• _Data under study_
----------------------------------------
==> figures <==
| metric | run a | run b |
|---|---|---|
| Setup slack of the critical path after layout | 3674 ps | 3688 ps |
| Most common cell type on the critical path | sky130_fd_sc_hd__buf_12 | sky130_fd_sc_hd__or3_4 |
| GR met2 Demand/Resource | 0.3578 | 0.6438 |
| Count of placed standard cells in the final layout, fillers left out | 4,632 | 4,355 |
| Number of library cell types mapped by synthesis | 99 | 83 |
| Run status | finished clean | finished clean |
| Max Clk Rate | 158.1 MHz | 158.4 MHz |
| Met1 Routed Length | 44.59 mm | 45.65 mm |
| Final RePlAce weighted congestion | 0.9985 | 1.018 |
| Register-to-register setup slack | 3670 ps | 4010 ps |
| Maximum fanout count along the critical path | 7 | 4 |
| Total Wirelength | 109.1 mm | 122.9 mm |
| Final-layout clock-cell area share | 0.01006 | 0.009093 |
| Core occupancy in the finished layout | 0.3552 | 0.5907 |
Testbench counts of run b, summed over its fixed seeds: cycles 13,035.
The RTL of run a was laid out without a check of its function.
From an optimization exercise on the open Yosys and OpenROAD flow, aimed at small area; shortcuts taken in it are not production practice. The RTL was checked by simulation tests, not by an equivalence proof against the original design. Power figures rest on the tool's default switching activity, not on a simulated workload.

## flow/flow/run.sh

```bash
#!/bin/bash
# Standard ORFS flow with two changes:
#  - synthesis maps logic with an area-oriented ABC script (flow/abc_area.script);
#    registers are untouched (same dfflibmap step as the standard synthesis)
#  - adders are left to ABC too (no ADDER_MAP_FILE half/full adder cells)
#  - every input and output port still gets a buffer, but a buf_1 one
set -euo pipefail
rm -rf myscripts
cp -r "$FLOW_HOME/scripts" myscripts
cp flow/abc_area.script myscripts/abc_area.script
export SCRIPTS_DIR="$PWD/myscripts"
export BUFFER_PORTS_ARGS="-buffer_cell sky130_fd_sc_hd__buf_1"
bash standard.sh SCRIPTS_DIR="$PWD/myscripts" ADDER_MAP_FILE= finish > standard.log 2>&1
```

## flow/constraint.sdc

```tcl
create_clock -name core_clock -period 10.0 [get_ports {Clk}]
set_input_delay 2.0000 -clock core_clock [delete_from_list [all_inputs] [get_ports {Clk}]]
set_output_delay 2.0000 -clock core_clock [all_outputs]
set_load 0.01 [all_outputs]
```
Source: an optimization exercise on an open RTL-to-GDS flow (aim: small area, a short achievable clock period and few clock cycles per item). Production flows keep margins and buffers that such runs may drop. No functional check of the RTL was part of this run. Power figures rest on the tool's default switching activity, not on a simulated workload.

==> design.v <==
package qrs_pkg;
  typedef logic [1:0] kind_t;
  localparam kind_t KIND_TWO    = 2'd0;   
  localparam kind_t KIND_DOUBLE = 2'd1;   
  localparam kind_t KIND_NONE   = 2'd2;   
  localparam kind_t KIND_AZERO  = 2'd3;   
  localparam int ROOT_W    = 32;
  localparam int ROOT_FRAC = 16;
endpackage
module qrs_sqrt #(
  parameter int RW  = 33,
  parameter int SBW = 34
) (
  input  logic              clk,
  input  logic              rst,
  input  logic              en,
  input  logic              in_vld,
  input  logic [2*RW-1:0]   in_rad,
  input  logic [SBW-1:0]    in_sb,
  output logic              out_vld,
  output logic [RW-1:0]     out_root,
  output logic [SBW-1:0]    out_sb
);
  logic              vld  [RW+1];
  logic [2*RW-1:0]   rad  [RW+1];
  logic [RW+1:0]     rem  [RW+1];
  logic [RW-1:0]     root [RW+1];
  logic [SBW-1:0]    sb   [RW+1];
  assign vld[0]  = in_vld;
  assign rad[0]  = in_rad;
  assign rem[0]  = '0;
  assign root[0] = '0;
  assign sb[0]   = in_sb;
  for (genvar k = 0; k < RW; k++) begin : g_stage
    logic [RW+3:0] cur;
    logic [RW+3:0] trial;
    logic [RW+3:0] diff;
    logic          ge;
    assign cur   = {rem[k], rad[k][2*RW-1:2*RW-2]};
    assign trial = (RW+4)'({root[k], 2'b01});
    assign diff  = cur - trial;
    assign ge    = (cur >= trial);
    always_ff @(posedge clk) begin
      if (rst) begin
        vld[k+1] <= 1'b0;
      end else if (en) begin
        vld[k+1] <= vld[k];
      end
    end
    always_ff @(posedge clk) begin
      if (en) begin
        rad[k+1]  <= rad[k] << 2;
        rem[k+1]  <= ge ? diff[RW+1:0] : cur[RW+1:0];
        root[k+1] <= {root[k][RW-2:0], ge};
        sb[k+1]   <= sb[k];
      end
    end
  end
  assign out_vld  = vld[RW];
  assign out_root = root[RW];
  assign out_sb   = sb[RW];
endmodule
module qrs_div #(
  parameter int NW  = 36,
  parameter int DW  = 18,
  parameter int SBW = 1
) (
  input  logic            clk,
  input  logic            rst,
  input  logic            en,
  input  logic            in_vld,
  input  logic [NW-1:0]   in_num,
  input  logic [DW-1:0]   in_den,
  input  logic [SBW-1:0]  in_sb,
  output logic            out_vld,
  output logic [NW-1:0]   out_quo,
  output logic [SBW-1:0]  out_sb
);
  logic            vld [NW+1];
  logic [NW-1:0]   num [NW+1];
  logic [NW-1:0]   quo [NW+1];
  logic [DW-1:0]   rem [NW+1];
  logic [DW-1:0]   den [NW+1];
  logic [SBW-1:0]  sb  [NW+1];
  assign vld[0] = in_vld;
  assign num[0] = in_num;
  assign quo[0] = '0;
  assign rem[0] = '0;
  assign den[0] = in_den;
  assign sb[0]  = in_sb;
  for (genvar k = 0; k < NW; k++) begin : g_stage
    logic [DW:0] cur;
    logic [DW:0] diff;
    logic        ge;
    assign cur  = {rem[k], num[k][NW-1]};
    assign diff = cur - {1'b0, den[k]};
    assign ge   = (cur >= {1'b0, den[k]});
    always_ff @(posedge clk) begin
      if (rst) begin
        vld[k+1] <= 1'b0;
      end else if (en) begin
        vld[k+1] <= vld[k];
      end
    end
    always_ff @(posedge clk) begin
      if (en) begin
        num[k+1] <= num[k] << 1;
        quo[k+1] <= {quo[k][NW-2:0], ge};
        rem[k+1] <= ge ? diff[DW-1:0] : cur[DW-1:0];
        den[k+1] <= den[k];
        sb[k+1]  <= sb[k];
      end
    end
  end
  assign out_vld = vld[NW];
  assign out_quo = quo[NW];
  assign out_sb  = sb[NW];
endmodule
----------------------------------------
• _What this task involves_
Working from the material above, retype exactly the lines from the one with "synthesis | 99 | 83 |" through the one with "0.01006 | 0.009093 |", both included, and only those lines.

• _Exercise solution_
| Number of library cell types mapped by synthesis | 99 | 83 |
| Run status | finished clean | finished clean |
| Max Clk Rate | 158.1 MHz | 158.4 MHz |
| Met1 Routed Length | 44.59 mm | 45.65 mm |
| Final RePlAce weighted congestion | 0.9985 | 1.018 |
| Register-to-register setup slack | 3670 ps | 4010 ps |
| Maximum fanout count along the critical path | 7 | 4 |
| Total Wirelength | 109.1 mm | 122.9 mm |
| Final-layout clock-cell area share | 0.01006 | 0.009093 |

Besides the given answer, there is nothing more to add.